**What you have to do**
In the entries below, find the line with "create_clock -name CLK -period" and print exactly every line from there up to and including the line with "pick = (owed", with no other lines.

**Records provided**
- Opening Delimiter -

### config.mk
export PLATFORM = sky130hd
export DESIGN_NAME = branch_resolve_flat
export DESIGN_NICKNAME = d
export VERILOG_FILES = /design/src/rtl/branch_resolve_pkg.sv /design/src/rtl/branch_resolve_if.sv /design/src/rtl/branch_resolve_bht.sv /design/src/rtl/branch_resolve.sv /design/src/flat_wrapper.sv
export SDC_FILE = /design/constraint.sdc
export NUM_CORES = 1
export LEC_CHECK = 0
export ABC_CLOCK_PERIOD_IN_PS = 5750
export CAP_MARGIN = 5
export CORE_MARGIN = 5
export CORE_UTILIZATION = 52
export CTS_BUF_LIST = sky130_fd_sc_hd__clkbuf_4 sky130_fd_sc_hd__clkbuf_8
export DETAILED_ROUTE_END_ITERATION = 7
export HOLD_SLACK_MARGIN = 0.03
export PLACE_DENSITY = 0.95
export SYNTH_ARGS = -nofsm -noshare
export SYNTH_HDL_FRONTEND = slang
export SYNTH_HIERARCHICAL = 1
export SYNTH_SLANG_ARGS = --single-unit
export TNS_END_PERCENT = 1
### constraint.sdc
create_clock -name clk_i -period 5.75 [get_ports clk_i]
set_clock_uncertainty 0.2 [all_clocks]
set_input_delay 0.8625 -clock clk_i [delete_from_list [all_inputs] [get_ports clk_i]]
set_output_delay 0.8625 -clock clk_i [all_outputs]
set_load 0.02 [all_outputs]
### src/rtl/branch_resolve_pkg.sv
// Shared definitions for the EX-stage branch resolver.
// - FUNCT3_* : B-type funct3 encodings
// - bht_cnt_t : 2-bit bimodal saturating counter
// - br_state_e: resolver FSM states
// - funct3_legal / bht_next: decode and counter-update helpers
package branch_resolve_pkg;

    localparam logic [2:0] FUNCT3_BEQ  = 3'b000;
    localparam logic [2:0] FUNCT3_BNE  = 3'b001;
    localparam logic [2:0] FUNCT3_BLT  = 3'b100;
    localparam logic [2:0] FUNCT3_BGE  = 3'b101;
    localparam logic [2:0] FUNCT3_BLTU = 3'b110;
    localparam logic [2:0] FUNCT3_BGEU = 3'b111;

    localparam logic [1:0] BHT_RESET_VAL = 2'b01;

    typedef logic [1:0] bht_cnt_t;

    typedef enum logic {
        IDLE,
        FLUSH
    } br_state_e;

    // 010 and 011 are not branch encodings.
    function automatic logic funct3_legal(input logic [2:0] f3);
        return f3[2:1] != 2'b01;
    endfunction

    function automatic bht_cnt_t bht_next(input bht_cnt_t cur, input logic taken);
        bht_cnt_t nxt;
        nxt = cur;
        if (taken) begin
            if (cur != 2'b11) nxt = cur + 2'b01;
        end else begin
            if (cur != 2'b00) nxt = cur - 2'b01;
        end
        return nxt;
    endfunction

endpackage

- Closing Delimiter -
- Opening Delimiter -

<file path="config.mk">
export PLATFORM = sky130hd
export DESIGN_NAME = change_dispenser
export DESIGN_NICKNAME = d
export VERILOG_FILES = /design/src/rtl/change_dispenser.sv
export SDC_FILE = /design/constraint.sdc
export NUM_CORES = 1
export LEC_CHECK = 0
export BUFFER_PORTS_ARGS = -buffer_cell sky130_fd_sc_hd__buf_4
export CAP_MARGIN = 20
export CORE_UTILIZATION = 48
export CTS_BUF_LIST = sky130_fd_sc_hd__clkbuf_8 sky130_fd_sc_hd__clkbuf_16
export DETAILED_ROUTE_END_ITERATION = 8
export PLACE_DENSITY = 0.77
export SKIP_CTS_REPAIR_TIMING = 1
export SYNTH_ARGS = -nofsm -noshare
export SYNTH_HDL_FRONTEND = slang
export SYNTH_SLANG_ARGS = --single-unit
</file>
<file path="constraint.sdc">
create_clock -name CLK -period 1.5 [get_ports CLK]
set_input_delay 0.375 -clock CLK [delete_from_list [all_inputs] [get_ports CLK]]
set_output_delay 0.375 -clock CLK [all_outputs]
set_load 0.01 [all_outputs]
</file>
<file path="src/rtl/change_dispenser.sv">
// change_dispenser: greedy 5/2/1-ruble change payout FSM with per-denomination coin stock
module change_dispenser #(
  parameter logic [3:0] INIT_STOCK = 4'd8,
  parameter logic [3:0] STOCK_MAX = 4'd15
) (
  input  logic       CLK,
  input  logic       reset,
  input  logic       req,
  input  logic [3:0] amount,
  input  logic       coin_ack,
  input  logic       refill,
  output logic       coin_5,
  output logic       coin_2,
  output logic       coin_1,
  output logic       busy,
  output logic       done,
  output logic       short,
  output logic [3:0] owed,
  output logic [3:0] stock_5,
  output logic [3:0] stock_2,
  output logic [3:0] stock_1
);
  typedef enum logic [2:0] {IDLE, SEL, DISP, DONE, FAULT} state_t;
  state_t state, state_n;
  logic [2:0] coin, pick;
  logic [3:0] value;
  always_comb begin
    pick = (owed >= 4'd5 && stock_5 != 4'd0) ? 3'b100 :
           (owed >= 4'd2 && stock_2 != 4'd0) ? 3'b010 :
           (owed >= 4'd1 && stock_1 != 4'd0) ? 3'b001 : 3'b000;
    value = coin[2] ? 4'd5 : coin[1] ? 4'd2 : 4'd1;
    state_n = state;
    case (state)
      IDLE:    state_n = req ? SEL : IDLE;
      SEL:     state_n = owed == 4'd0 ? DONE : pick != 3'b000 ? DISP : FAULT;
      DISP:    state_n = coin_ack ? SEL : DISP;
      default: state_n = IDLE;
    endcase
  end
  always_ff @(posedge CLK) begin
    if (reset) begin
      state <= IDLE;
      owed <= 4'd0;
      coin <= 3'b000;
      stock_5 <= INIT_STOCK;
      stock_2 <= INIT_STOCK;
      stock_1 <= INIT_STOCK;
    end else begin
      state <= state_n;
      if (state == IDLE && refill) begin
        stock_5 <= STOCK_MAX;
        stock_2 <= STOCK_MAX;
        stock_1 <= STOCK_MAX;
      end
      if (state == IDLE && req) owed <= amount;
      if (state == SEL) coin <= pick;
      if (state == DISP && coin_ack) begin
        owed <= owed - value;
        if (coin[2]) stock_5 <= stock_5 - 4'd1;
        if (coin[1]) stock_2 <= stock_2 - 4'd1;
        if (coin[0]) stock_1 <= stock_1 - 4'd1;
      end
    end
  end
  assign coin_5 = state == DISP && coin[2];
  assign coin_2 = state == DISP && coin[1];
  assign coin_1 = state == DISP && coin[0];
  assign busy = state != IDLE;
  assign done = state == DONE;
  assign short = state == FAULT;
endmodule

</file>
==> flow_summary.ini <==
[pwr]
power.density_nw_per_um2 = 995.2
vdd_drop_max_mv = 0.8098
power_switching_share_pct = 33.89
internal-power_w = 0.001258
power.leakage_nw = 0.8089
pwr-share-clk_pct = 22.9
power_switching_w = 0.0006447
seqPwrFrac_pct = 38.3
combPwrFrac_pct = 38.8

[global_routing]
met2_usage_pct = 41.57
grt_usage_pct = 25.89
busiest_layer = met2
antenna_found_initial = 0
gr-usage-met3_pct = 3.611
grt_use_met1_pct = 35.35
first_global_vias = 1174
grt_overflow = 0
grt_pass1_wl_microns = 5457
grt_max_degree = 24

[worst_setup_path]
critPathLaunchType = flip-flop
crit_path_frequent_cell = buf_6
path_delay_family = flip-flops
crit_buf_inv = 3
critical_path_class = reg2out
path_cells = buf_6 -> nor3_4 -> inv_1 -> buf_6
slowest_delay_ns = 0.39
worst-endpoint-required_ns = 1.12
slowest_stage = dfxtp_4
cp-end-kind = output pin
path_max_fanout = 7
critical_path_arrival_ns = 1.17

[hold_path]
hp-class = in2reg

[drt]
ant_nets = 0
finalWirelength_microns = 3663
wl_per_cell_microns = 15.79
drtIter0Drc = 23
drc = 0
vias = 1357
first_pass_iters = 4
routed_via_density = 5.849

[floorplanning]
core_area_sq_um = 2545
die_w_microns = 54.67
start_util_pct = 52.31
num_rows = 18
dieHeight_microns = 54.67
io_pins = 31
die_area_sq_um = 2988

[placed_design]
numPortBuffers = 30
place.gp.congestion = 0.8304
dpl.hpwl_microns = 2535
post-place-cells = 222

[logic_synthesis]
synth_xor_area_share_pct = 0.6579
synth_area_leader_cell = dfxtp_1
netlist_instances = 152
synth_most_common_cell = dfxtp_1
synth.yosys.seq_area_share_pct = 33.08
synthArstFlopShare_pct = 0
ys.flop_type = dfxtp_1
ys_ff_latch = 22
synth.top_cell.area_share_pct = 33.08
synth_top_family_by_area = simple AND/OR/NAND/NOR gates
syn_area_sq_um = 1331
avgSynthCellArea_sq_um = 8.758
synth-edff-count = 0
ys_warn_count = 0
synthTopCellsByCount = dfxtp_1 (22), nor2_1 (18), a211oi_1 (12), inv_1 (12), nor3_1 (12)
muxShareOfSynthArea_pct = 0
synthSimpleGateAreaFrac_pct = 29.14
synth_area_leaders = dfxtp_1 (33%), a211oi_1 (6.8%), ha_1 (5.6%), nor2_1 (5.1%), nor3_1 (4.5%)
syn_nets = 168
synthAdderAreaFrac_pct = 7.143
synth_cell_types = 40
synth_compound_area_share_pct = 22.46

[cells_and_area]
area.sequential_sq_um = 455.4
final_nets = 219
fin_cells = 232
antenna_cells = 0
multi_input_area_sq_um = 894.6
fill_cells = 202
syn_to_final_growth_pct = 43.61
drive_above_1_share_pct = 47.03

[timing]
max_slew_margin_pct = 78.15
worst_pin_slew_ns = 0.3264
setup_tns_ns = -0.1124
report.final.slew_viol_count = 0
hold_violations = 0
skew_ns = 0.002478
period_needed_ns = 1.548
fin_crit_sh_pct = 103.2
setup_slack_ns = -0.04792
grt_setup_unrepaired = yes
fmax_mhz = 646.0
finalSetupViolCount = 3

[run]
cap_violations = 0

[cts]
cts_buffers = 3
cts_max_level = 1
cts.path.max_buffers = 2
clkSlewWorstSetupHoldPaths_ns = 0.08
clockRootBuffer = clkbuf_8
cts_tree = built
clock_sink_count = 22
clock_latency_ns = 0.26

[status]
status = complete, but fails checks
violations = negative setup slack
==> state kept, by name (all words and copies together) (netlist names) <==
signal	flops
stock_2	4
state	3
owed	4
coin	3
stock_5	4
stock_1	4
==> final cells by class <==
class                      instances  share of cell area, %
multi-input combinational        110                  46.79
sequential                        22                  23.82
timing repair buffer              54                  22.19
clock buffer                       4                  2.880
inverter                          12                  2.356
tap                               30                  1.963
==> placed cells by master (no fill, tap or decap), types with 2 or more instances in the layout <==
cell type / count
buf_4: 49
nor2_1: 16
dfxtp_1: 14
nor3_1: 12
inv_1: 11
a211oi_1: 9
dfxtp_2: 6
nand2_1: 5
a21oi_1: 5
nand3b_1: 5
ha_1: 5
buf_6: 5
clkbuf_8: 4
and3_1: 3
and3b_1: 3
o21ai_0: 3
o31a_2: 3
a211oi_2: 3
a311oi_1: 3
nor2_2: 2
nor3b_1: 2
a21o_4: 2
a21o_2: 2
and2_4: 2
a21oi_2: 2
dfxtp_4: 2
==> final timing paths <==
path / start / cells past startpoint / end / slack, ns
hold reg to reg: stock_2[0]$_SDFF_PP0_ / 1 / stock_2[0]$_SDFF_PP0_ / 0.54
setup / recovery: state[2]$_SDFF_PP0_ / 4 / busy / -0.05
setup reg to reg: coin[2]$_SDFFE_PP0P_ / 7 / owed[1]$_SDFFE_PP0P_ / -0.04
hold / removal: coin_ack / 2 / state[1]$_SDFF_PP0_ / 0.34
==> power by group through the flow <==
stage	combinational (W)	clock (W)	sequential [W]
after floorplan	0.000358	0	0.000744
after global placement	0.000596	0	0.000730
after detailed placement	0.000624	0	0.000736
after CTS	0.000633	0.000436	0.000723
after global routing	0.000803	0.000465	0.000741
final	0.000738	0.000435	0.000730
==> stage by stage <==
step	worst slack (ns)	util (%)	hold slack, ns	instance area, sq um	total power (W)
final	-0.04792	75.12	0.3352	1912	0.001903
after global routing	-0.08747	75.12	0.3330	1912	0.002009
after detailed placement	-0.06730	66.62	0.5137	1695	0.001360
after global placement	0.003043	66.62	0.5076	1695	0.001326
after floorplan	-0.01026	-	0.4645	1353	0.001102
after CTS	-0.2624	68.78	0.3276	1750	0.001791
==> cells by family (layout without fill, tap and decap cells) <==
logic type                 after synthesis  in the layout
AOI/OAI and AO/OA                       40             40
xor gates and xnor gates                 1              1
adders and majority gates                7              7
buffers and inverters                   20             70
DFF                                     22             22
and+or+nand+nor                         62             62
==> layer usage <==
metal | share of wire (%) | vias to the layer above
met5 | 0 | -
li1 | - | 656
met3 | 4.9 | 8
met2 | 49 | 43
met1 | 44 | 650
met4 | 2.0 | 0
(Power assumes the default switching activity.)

- Closing Delimiter -

**Answer section**
create_clock -name CLK -period 1.5 [get_ports CLK]
set_input_delay 0.375 -clock CLK [delete_from_list [all_inputs] [get_ports CLK]]
set_output_delay 0.375 -clock CLK [all_outputs]
set_load 0.01 [all_outputs]
</file>
<file path="src/rtl/change_dispenser.sv">
// change_dispenser: greedy 5/2/1-ruble change payout FSM with per-denomination coin stock
module change_dispenser #(
  parameter logic [3:0] INIT_STOCK = 4'd8,
  parameter logic [3:0] STOCK_MAX = 4'd15
) (
  input  logic       CLK,
  input  logic       reset,
  input  logic       req,
  input  logic [3:0] amount,
  input  logic       coin_ack,
  input  logic       refill,
  output logic       coin_5,
  output logic       coin_2,
  output logic       coin_1,
  output logic       busy,
  output logic       done,
  output logic       short,
  output logic [3:0] owed,
  output logic [3:0] stock_5,
  output logic [3:0] stock_2,
  output logic [3:0] stock_1
);
  typedef enum logic [2:0] {IDLE, SEL, DISP, DONE, FAULT} state_t;
  state_t state, state_n;
  logic [2:0] coin, pick;
  logic [3:0] value;
  always_comb begin
    pick = (owed >= 4'd5 && stock_5 != 4'd0) ? 3'b100 :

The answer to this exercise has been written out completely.